- _PROVIDED INFORMATION_:
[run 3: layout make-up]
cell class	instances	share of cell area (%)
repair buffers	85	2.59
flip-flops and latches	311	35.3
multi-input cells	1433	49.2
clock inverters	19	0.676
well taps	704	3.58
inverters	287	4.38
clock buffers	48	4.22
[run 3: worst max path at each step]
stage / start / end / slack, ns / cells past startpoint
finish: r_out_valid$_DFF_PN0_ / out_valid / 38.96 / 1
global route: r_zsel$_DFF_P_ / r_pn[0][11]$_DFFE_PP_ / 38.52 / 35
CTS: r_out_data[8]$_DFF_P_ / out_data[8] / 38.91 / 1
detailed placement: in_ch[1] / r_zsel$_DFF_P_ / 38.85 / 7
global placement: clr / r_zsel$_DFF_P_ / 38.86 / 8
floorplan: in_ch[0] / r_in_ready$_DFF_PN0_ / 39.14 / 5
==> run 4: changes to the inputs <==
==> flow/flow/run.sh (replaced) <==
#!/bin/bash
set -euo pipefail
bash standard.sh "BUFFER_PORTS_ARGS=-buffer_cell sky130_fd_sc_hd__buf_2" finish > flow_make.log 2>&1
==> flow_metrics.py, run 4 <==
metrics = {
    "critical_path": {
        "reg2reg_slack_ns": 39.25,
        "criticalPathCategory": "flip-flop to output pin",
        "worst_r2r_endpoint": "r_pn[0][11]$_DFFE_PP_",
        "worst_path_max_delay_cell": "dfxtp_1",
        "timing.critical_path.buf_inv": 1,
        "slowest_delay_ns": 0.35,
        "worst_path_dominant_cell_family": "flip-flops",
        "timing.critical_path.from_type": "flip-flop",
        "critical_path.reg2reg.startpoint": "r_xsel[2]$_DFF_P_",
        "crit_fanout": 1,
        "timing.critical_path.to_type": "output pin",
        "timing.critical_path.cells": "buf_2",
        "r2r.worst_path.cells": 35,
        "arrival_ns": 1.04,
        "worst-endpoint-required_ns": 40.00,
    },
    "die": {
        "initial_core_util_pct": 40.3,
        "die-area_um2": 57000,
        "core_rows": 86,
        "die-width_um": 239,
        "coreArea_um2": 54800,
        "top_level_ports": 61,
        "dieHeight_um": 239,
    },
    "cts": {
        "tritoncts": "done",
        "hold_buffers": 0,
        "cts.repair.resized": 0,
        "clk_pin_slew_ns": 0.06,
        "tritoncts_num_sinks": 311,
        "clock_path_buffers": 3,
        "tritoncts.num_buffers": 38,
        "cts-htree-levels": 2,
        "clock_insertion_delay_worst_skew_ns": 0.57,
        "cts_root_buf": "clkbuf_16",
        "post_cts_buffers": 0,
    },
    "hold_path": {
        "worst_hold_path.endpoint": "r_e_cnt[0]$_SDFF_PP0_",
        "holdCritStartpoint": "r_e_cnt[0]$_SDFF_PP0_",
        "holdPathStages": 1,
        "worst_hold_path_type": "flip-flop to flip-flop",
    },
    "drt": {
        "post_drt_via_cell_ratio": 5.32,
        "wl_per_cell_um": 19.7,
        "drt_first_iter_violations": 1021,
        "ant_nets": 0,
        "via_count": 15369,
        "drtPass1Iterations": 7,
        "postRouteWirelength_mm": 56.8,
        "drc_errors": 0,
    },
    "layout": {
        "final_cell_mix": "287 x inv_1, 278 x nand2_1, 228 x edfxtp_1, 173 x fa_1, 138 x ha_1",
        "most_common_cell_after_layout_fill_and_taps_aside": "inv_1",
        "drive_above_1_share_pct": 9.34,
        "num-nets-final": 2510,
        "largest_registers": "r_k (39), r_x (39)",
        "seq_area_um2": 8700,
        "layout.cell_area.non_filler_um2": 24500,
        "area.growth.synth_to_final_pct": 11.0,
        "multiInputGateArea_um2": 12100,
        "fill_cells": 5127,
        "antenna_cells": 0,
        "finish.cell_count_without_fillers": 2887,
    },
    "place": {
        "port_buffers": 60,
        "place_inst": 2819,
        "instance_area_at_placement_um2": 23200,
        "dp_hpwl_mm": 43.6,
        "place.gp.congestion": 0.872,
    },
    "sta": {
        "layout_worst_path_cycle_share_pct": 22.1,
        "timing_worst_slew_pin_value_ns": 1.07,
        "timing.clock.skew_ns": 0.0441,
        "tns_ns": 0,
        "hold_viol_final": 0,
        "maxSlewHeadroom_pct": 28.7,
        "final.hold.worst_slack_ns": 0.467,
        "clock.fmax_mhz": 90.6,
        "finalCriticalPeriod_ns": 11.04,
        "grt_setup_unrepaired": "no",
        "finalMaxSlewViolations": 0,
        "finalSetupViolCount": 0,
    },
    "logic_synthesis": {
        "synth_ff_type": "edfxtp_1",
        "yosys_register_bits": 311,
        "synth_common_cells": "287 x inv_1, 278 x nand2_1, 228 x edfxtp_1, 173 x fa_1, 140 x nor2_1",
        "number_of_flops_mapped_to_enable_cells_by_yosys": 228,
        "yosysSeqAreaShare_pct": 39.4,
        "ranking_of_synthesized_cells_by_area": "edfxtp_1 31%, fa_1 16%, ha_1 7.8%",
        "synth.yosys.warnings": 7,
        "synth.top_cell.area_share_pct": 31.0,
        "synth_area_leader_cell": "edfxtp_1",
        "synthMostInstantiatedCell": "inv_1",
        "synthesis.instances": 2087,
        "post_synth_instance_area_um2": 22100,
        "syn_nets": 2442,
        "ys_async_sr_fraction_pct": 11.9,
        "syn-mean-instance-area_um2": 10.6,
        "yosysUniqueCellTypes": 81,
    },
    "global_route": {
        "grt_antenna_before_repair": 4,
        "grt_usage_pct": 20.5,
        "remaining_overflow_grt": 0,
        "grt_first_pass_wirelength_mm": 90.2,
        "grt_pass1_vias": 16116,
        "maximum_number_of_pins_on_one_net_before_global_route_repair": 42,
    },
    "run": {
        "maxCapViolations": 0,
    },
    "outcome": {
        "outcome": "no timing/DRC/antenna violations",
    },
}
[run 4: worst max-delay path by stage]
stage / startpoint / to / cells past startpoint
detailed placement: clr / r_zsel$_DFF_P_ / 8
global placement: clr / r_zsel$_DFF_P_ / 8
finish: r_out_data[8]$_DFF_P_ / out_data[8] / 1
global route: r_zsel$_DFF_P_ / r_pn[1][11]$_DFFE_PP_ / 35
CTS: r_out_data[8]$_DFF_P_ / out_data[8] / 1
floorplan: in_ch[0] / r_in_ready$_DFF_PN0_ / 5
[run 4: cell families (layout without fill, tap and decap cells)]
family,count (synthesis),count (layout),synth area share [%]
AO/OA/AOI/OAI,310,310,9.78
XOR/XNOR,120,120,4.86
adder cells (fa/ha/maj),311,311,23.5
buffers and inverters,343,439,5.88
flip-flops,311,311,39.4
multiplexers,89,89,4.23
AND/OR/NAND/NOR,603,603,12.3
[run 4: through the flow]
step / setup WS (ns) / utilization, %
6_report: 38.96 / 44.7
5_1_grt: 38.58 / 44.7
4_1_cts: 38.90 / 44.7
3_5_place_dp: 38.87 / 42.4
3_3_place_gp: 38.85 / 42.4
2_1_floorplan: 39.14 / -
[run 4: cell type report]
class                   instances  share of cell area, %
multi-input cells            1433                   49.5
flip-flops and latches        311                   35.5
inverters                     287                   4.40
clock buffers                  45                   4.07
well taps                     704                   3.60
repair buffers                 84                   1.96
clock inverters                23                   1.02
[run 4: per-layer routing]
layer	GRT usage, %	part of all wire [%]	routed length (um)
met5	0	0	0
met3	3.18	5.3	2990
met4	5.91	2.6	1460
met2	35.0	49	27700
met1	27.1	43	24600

- _TASK_: The lines from the top of the data above down to the line containing "global placement: clr / r_zsel$_DFF_P_ / 38.86" are to be copied exactly; no other line should appear.

- _TASK RESULT_:
[run 3: layout make-up]
cell class	instances	share of cell area (%)
repair buffers	85	2.59
flip-flops and latches	311	35.3
multi-input cells	1433	49.2
clock inverters	19	0.676
well taps	704	3.58
inverters	287	4.38
clock buffers	48	4.22
[run 3: worst max path at each step]
stage / start / end / slack, ns / cells past startpoint
finish: r_out_valid$_DFF_PN0_ / out_valid / 38.96 / 1
global route: r_zsel$_DFF_P_ / r_pn[0][11]$_DFFE_PP_ / 38.52 / 35
CTS: r_out_data[8]$_DFF_P_ / out_data[8] / 38.91 / 1
detailed placement: in_ch[1] / r_zsel$_DFF_P_ / 38.85 / 7
global placement: clr / r_zsel$_DFF_P_ / 38.86 / 8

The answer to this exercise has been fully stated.